*** RECORDS FOR THE TASK Section Begins ***

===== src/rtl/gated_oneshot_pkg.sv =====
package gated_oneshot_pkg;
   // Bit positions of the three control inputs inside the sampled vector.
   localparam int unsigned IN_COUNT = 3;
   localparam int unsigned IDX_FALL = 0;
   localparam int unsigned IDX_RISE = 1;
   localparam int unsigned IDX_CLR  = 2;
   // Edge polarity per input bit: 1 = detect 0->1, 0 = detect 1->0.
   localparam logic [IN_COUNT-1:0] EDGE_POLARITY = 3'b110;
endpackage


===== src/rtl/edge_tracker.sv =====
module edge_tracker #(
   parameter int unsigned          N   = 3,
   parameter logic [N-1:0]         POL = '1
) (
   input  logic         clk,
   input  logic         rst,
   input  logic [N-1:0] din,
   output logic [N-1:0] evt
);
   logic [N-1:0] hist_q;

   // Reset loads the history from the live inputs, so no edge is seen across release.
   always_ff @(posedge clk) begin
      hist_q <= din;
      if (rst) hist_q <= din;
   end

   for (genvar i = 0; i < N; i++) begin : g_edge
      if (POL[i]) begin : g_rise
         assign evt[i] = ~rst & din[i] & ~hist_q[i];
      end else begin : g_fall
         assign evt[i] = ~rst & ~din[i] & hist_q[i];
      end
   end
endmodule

*** RECORDS FOR THE TASK Section Ends ***
*** RECORDS FOR THE TASK Section Begins ***

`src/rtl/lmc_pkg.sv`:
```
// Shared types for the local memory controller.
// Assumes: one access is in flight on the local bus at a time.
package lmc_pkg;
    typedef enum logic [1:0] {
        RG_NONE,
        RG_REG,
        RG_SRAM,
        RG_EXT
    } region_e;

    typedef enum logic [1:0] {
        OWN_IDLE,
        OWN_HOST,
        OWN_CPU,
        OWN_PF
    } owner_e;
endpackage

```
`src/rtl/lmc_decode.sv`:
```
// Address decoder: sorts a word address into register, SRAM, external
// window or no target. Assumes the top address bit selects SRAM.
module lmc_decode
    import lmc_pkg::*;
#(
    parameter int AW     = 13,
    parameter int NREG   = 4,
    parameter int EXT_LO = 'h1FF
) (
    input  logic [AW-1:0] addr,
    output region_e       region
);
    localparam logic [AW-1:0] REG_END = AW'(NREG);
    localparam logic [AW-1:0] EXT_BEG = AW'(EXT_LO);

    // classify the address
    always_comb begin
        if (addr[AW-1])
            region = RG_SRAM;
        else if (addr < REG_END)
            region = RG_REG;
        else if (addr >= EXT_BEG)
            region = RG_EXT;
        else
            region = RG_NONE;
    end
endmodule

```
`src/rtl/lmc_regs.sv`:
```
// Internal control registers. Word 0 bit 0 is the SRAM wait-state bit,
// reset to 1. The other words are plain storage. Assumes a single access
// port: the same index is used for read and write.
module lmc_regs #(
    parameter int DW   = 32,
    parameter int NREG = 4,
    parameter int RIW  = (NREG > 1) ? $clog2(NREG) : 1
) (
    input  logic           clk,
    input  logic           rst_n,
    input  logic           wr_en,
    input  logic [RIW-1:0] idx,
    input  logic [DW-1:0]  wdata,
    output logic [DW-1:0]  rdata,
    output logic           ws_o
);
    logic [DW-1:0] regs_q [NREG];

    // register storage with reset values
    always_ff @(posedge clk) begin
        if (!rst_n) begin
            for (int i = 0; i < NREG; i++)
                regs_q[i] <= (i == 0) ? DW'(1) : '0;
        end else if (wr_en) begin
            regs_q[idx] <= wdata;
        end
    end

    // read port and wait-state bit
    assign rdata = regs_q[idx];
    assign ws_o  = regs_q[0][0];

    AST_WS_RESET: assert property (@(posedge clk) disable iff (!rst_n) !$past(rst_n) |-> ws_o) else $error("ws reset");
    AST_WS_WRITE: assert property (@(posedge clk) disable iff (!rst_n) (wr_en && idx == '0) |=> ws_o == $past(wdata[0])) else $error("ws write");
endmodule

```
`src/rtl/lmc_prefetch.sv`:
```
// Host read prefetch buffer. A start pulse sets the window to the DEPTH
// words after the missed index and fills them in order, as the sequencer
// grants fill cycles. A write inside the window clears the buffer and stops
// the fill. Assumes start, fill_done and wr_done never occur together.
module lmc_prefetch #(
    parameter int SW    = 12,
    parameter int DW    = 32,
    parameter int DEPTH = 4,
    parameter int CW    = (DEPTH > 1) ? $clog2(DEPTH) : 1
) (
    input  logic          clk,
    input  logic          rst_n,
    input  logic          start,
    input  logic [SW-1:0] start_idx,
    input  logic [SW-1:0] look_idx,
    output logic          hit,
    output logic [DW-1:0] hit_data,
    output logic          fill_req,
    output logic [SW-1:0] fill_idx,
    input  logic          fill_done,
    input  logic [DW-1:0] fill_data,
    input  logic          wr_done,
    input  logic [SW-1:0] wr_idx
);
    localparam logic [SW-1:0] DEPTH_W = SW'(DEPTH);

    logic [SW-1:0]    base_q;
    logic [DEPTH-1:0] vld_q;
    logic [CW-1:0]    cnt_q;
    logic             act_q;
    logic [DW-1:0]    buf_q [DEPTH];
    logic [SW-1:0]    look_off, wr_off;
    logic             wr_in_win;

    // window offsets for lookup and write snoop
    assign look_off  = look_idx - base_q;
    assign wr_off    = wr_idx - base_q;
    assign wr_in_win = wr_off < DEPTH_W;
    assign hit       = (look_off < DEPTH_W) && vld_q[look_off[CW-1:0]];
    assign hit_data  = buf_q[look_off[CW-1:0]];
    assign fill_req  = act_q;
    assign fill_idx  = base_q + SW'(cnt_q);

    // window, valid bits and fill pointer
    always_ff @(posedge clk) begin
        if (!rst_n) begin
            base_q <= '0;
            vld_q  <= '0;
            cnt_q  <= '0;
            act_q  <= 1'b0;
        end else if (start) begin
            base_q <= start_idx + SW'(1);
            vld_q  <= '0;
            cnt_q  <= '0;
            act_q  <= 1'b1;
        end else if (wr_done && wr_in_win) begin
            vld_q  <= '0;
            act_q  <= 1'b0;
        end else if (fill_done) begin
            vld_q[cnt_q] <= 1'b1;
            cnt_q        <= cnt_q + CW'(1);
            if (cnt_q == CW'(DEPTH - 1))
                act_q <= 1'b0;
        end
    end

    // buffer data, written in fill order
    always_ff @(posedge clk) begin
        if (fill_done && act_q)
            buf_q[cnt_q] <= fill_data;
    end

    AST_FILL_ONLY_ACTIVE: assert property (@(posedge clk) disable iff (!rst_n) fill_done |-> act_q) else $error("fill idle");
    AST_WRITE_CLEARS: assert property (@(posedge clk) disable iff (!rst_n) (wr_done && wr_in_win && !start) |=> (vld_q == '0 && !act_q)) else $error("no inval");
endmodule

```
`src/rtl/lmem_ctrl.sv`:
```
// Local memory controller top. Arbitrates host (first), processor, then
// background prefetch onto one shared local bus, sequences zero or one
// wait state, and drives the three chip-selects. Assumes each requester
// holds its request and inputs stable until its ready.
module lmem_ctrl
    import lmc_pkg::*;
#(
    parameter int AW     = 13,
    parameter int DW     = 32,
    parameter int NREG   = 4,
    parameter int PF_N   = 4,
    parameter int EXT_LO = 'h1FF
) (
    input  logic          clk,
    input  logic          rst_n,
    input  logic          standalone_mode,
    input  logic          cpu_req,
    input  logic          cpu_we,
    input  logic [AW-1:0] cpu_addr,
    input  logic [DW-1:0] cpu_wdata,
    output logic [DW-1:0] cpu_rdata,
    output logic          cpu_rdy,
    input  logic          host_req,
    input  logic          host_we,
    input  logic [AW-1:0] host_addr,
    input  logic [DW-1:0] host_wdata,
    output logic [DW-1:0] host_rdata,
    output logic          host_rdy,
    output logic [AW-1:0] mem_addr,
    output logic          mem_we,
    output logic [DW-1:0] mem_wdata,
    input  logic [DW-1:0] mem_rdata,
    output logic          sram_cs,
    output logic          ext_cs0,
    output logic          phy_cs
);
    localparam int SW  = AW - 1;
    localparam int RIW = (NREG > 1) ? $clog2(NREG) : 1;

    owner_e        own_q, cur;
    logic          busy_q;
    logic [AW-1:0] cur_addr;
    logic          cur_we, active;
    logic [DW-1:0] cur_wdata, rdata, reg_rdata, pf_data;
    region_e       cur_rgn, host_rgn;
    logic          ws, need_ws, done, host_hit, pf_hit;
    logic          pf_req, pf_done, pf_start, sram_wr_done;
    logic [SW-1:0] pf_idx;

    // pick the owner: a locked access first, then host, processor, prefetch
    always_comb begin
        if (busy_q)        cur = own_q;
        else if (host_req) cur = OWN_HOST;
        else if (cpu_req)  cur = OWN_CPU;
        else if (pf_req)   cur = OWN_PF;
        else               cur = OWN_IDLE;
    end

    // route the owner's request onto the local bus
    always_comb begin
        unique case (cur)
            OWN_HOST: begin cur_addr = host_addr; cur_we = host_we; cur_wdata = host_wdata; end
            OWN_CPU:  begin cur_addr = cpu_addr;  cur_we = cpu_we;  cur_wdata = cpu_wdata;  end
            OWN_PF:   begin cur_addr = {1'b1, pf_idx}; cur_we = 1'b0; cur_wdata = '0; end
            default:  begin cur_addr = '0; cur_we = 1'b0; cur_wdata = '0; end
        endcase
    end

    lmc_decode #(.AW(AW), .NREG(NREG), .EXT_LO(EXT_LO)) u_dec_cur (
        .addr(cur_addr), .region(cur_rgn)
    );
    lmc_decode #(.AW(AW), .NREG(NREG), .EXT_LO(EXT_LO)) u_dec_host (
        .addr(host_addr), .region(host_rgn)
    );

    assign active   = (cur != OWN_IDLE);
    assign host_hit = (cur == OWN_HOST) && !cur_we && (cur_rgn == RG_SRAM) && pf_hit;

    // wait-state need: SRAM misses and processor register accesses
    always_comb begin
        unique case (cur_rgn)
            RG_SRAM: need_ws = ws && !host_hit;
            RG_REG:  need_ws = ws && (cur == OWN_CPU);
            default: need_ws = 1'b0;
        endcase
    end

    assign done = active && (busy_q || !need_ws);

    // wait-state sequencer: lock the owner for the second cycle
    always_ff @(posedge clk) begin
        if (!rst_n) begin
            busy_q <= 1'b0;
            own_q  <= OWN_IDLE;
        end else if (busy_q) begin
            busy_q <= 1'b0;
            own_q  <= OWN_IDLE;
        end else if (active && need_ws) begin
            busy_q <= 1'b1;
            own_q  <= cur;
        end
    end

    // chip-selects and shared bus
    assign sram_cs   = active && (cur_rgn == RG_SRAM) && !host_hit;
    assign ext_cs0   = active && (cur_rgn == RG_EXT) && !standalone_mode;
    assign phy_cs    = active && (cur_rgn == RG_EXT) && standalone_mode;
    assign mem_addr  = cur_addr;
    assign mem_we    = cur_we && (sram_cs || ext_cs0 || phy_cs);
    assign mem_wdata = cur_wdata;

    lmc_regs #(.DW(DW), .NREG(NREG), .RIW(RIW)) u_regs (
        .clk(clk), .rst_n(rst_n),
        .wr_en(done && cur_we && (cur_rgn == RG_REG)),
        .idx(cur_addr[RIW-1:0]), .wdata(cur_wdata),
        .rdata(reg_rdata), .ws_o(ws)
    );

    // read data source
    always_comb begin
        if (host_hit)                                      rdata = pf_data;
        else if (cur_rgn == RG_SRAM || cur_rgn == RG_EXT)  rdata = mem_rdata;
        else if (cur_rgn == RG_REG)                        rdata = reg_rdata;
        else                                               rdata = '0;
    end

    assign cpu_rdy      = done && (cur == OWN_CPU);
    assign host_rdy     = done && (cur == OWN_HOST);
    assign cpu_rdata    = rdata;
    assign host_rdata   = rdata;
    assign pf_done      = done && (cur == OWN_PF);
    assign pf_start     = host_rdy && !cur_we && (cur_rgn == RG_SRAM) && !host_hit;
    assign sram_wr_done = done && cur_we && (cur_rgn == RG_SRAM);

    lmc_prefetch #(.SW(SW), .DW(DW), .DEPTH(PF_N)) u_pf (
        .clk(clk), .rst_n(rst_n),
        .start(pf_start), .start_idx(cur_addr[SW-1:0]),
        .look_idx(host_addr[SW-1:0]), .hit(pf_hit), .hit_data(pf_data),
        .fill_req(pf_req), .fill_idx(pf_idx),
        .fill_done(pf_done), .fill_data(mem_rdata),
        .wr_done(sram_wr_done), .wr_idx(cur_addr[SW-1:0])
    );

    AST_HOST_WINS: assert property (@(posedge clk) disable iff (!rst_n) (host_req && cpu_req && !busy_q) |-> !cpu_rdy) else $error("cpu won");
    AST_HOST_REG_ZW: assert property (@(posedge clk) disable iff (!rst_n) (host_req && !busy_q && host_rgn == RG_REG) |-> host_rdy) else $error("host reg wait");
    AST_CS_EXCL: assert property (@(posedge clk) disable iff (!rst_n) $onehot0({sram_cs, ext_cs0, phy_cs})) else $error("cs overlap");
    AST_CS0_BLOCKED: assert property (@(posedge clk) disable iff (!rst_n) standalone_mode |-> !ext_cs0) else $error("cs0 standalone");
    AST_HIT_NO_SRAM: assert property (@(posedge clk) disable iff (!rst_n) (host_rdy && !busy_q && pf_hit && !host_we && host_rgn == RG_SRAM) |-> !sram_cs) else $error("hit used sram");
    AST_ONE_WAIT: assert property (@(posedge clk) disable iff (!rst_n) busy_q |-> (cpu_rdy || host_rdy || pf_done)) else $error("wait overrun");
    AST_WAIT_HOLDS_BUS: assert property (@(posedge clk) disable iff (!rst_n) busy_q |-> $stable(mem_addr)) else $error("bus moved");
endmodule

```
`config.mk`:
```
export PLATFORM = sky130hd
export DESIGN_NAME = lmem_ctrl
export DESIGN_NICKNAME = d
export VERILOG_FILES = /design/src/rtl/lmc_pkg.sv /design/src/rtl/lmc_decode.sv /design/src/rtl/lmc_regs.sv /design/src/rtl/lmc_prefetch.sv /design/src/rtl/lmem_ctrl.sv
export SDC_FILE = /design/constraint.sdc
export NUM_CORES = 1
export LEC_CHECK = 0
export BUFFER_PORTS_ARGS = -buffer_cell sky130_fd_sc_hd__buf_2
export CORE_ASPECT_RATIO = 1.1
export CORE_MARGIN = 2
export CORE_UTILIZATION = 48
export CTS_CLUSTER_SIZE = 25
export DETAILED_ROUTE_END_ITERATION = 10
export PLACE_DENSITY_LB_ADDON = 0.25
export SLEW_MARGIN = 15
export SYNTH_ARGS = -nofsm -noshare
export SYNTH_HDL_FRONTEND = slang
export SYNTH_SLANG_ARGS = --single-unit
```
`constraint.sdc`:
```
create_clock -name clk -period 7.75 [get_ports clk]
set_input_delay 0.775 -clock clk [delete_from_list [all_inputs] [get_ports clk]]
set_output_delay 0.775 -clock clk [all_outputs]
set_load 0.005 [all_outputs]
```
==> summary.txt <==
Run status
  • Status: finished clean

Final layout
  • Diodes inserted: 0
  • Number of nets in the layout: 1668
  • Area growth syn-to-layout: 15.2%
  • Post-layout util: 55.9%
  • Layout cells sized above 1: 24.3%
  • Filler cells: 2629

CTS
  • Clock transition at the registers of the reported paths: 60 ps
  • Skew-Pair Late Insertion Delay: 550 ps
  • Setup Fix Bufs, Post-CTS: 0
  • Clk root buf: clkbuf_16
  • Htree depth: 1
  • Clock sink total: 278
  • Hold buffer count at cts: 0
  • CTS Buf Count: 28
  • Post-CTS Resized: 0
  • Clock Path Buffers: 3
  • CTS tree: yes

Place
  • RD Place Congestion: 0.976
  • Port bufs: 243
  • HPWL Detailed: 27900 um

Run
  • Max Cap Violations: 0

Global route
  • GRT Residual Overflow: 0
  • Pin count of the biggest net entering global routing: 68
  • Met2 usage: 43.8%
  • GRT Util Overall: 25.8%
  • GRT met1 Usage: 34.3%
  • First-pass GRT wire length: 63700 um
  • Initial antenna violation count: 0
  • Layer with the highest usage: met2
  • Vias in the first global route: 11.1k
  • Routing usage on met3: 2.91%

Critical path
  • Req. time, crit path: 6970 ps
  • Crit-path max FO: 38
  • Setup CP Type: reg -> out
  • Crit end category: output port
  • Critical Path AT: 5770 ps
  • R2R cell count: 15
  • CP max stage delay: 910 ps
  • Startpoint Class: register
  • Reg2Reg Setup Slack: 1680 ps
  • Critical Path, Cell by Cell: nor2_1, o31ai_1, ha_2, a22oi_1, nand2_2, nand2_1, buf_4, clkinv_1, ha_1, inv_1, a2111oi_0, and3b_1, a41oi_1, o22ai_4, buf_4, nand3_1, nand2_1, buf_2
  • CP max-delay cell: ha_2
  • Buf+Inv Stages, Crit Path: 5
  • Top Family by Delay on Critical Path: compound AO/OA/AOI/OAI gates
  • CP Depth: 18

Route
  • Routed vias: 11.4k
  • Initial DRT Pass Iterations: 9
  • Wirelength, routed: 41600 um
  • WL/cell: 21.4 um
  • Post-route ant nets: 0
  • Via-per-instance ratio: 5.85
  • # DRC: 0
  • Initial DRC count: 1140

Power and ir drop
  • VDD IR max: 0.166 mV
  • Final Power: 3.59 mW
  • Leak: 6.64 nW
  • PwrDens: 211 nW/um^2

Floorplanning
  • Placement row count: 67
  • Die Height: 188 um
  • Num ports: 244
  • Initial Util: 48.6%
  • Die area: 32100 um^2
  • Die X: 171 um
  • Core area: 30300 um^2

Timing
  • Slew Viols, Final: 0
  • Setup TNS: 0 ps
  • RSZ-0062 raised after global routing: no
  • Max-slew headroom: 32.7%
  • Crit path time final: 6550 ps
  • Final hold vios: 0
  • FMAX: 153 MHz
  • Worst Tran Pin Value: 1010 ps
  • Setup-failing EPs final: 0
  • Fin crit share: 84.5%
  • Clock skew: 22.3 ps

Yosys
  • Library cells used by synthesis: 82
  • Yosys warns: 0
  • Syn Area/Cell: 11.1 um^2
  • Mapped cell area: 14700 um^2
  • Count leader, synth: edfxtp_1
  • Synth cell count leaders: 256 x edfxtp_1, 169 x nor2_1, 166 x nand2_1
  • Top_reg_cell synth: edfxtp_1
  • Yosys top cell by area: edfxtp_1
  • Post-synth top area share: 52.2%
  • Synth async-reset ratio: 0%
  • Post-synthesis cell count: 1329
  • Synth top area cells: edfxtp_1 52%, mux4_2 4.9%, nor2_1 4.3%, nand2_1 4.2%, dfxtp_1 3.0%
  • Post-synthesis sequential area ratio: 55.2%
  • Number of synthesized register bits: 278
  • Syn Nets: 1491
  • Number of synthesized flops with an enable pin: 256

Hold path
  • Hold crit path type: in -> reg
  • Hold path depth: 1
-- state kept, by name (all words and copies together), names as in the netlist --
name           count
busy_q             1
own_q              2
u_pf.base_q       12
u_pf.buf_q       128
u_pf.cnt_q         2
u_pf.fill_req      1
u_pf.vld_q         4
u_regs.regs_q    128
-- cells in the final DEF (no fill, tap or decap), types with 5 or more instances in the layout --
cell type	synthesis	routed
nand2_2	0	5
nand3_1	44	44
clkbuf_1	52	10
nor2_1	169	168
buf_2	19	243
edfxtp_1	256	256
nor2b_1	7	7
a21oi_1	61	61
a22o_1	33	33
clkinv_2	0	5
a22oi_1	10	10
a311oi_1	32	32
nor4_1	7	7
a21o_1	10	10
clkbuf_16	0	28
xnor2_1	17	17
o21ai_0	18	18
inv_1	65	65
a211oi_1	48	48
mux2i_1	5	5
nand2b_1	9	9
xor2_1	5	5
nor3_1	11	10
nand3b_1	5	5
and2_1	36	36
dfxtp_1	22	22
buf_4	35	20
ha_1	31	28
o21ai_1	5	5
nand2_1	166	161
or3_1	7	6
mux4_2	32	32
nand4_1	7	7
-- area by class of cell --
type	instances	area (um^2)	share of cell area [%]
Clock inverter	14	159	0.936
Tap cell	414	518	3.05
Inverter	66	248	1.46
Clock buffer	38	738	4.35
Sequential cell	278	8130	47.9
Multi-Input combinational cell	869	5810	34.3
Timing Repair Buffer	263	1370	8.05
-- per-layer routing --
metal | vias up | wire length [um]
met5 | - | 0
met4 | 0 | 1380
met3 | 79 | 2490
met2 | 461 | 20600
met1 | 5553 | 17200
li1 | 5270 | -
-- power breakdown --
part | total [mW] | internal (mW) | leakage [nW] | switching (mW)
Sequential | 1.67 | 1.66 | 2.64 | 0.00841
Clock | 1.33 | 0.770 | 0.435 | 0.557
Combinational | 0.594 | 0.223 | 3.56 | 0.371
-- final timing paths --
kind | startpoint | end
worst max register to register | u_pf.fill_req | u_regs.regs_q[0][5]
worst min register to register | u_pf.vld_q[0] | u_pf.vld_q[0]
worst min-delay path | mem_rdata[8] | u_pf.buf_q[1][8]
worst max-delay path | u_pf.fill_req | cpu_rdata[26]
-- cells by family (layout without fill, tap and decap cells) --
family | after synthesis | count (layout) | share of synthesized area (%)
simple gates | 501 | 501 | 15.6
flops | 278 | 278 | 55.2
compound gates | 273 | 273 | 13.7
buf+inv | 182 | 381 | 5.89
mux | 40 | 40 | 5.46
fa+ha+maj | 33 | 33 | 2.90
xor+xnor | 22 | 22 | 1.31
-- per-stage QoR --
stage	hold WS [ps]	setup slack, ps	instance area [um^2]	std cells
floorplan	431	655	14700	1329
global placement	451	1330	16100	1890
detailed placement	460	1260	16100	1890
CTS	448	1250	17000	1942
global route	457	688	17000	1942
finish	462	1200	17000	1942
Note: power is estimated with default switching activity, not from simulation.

*** RECORDS FOR THE TASK Section Ends ***

TO DO >> Copy from the entries only those lines that hold the word "window".

SOLUTION FOR THIS TASK >>
// window or no target. Assumes the top address bit selects SRAM.
// Host read prefetch buffer. A start pulse sets the window to the DEPTH
// grants fill cycles. A write inside the window clears the buffer and stops
    // window offsets for lookup and write snoop
    // window, valid bits and fill pointer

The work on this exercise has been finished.